Abstract
242130
Introduction: Lung cancer poses a significant global health challenge, necessitating improved prognostic methods for personalized treatment. This study explores the integration of clinical and imaging features to enhance overall survival (OS) predictions. Clinical features, including demographics, molecular characteristics, medical history and others provide insights into individualized disease profiles, while imaging features offer a detailed visualization of the cancer's dynamics. Leveraging advanced measures, namely handcrafted radiomics (RF) and deep features (DF) combined with machine learning, our integrated approach aims to address the complex heterogeneity of lung cancer, improving the accuracy of OS predictions and guiding tailored treatment strategies for better patient outcomes.
Methods: Our study enrolled 199 lung cancer patients who had PET/CT and clinical information from The Cancer Imaging Archive (33 patients) and our local clinical database (166 patients). In the pre-processing stage, PET images were first registered to CT images for added accuracy, and subsequent enhancements, including Standardized Uptake Value correction, clipping, and normalization, were applied to optimize the images. This study investigates impact of clinical features on OS prediction, when combining with 2 kinds of imaging features including (i) a set of 215 RFs extracted from manually segmented tumors via the standardized ViSERA software, and (ii) 1024 DFs through the bottleneck layer of a 3D Autoencoder on 3 different masks, including whole, cropped (32×32×32 mm3), and segmented PET/CT images. Different clinical features categories such as surgical, biopsy, clinical history, tumor staging, chemo&radiotherapy, and demographics information in addition to DFs and RFs were utilized to predict OS outcomes. Various hybrid machine learning systems (HMLSs), consisting of 3 feature selection methods (regulated on selection of 20 relevant features) linked with 10 regression or 3 survival regression algorithms were employed in this study. Regressor parameters were optimized using 5-fold cross-validation and grid-search methods. The data was split into 80% for 5-fold cross-validation and 20% for external nested testing.
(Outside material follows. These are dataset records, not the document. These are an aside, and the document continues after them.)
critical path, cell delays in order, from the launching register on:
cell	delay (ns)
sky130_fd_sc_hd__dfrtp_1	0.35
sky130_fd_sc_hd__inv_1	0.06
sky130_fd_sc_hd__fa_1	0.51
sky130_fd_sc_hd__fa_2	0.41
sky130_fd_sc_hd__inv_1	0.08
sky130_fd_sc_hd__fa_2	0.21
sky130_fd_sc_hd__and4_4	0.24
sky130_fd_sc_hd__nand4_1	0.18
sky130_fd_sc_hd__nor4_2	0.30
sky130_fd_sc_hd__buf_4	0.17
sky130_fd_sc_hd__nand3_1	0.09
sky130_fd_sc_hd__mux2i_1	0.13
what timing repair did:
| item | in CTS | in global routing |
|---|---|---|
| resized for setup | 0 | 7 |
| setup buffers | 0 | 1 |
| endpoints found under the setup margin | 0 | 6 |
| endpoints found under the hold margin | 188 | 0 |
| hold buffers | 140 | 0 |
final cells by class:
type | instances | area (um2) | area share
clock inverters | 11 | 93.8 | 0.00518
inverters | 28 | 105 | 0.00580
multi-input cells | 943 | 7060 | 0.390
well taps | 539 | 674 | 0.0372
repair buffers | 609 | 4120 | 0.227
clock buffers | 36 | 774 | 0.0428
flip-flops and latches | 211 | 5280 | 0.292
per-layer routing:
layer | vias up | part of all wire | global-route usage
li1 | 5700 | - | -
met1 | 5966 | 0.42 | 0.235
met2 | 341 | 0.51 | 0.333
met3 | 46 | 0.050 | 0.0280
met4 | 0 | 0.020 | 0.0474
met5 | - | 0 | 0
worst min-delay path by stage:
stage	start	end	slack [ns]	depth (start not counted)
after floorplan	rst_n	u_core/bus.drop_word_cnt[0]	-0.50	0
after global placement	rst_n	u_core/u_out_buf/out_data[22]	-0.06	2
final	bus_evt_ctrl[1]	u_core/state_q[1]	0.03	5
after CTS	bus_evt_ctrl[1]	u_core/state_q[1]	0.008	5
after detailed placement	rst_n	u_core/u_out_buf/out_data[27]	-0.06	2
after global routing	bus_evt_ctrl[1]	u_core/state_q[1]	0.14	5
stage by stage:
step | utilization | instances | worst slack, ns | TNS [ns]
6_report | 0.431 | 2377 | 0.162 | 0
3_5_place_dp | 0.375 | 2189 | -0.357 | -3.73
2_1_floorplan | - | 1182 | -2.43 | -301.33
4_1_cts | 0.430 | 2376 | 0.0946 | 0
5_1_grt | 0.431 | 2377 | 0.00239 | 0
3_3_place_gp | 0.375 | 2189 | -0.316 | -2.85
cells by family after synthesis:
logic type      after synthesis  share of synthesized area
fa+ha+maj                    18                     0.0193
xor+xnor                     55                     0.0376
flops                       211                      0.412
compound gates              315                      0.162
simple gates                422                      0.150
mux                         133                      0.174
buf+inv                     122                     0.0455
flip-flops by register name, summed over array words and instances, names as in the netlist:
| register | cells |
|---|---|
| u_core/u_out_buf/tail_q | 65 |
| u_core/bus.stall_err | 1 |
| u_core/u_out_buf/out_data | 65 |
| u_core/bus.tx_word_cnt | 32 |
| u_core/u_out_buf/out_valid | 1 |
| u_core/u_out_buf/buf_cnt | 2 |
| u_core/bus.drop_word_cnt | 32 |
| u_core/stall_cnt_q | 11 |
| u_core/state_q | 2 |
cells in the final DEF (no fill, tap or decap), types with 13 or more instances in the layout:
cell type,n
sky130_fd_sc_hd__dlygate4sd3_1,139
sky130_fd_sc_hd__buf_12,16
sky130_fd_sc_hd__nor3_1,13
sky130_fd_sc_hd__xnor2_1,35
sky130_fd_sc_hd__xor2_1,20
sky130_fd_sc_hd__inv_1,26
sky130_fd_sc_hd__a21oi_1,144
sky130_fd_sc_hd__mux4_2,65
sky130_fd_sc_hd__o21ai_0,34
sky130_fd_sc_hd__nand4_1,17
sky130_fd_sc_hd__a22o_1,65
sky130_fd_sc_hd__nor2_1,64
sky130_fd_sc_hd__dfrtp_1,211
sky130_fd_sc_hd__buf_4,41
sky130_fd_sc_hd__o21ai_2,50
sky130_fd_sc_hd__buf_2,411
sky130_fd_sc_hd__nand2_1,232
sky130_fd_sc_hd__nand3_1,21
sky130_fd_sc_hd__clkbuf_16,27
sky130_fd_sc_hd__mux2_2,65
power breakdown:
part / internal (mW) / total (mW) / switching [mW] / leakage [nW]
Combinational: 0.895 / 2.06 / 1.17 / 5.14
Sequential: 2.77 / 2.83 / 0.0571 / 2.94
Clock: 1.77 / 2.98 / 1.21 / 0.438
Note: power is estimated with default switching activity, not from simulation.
File: config.mk
export PLATFORM = sky130hd
export DESIGN_NAME = memory_access_cycle_flat
export DESIGN_NICKNAME = d
export VERILOG_FILES = /design/src/rtl/mem_stage_pkg.sv /design/src/rtl/memory_access_cycle_if.sv /design/src/rtl/dmem_access_fsm.sv /design/src/rtl/memory_access_cycle.sv /design/src/flat_wrapper.sv
export SDC_FILE = /design/constraint.sdc
export NUM_CORES = 1
export LEC_CHECK = 0
export CORE_MARGIN = 8
export CORE_UTILIZATION = 37
export DETAILED_ROUTE_END_ITERATION = 10
export PLACE_DENSITY = 0.86
export SLEW_MARGIN = 20
export SYNTH_ARGS = -nofsm -noshare
export SYNTH_HDL_FRONTEND = slang
export SYNTH_SLANG_ARGS = --single-unit
File: constraint.sdc
create_clock -name clk -period 2.8 [get_ports clk]
set_input_delay 0.56 -clock clk [delete_from_list [all_inputs] [get_ports clk]]
set_output_delay 0.56 -clock clk [all_outputs]
set_load 0.02 [all_outputs]
File: src/rtl/mem_stage_pkg.sv
// Shared definitions for the MEM pipeline stage: FSM state encoding and
// default wait-timeout sizing.
package mem_stage_pkg;

    typedef enum logic {
        ST_IDLE = 1'b0,
        ST_WAIT = 1'b1
    } state_t;

    localparam int unsigned DEFAULT_TIMEOUT = 255;
    localparam int unsigned DEFAULT_CNT_W   = 10;

endpackage

File: src/rtl/memory_access_cycle_if.sv
// Data-memory req/ready bus between the MEM stage (master) and the
// variable-latency data memory (slave).
interface memory_access_cycle_if;

    logic        dmem_req;
    logic        dmem_we;
    logic [31:0] dmem_addr;
    logic [31:0] dmem_wdata;
    logic        dmem_ready;
    logic [31:0] dmem_rdata;

    modport master (
        output dmem_req,
        output dmem_we,
        output dmem_addr,
        output dmem_wdata,
        input  dmem_ready,
        input  dmem_rdata
    );

    modport slave (
        input  dmem_req,
        input  dmem_we,
        input  dmem_addr,
        input  dmem_wdata,
        output dmem_ready,
        output dmem_rdata
    );

endinterface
Results: In the RF framework, not utilizing any clinical features, a mean absolute error (MAE) of 0.74±0.08 years [outcome range: 0.11-6.6 years] for 5-fold cross-validation, with external nested test of 1.03±0.2 years was obtained through CT-RF (RFs extracted from CT) combined with F-Regression feature selection (FR) + Gradient Boosting (GB) (Fig.1). In DF framework, without any clinical features, PET-C-DF (DFs extracted from cropped PET image) combined with FR+ Extra Trees (ET) significantly outperformed the performance provided via RF framework, providing an MAE of 0.38±0.03 with external nested test of 1.04±0.23 (P-value<0.0001, paired t-test). Sole clinical feature provided an MAE of 0.17±0.01 with external nested test of 0.6±0.11 by R-Regression feature selection (RR) + ET. Adding clinical features to both RF and DF frameworks overall enhanced performance (both 5-fold cross-validation and external nested tests) in most HMLSs such that the lowest MAE of 0.13±0.04 with external nested test of 0.55±0.05 was provided through combination of PET-W-DF (DFs extracted from whole PET image) and clinical features applied to Mutual Information feature selection + GB. In survival analysis, RR + Fast Survival Support Vector Machine applied to combination including clinical features resulted in the highest c-index of 0.82±0.01 and a Log Rank p-value<<0.0001 with external nested testing of 0.77± 0.08 (see Fig. 2).
Conclusions: Our study indicated that combining clinical features significantly added value to survival prediction performance compared to usage of sole imaging data. Furthermore, we showed that sole usage of DFs combined with appropriate HMLS, compared to sole usage of RFs, can significantly enhance survival prediction performance.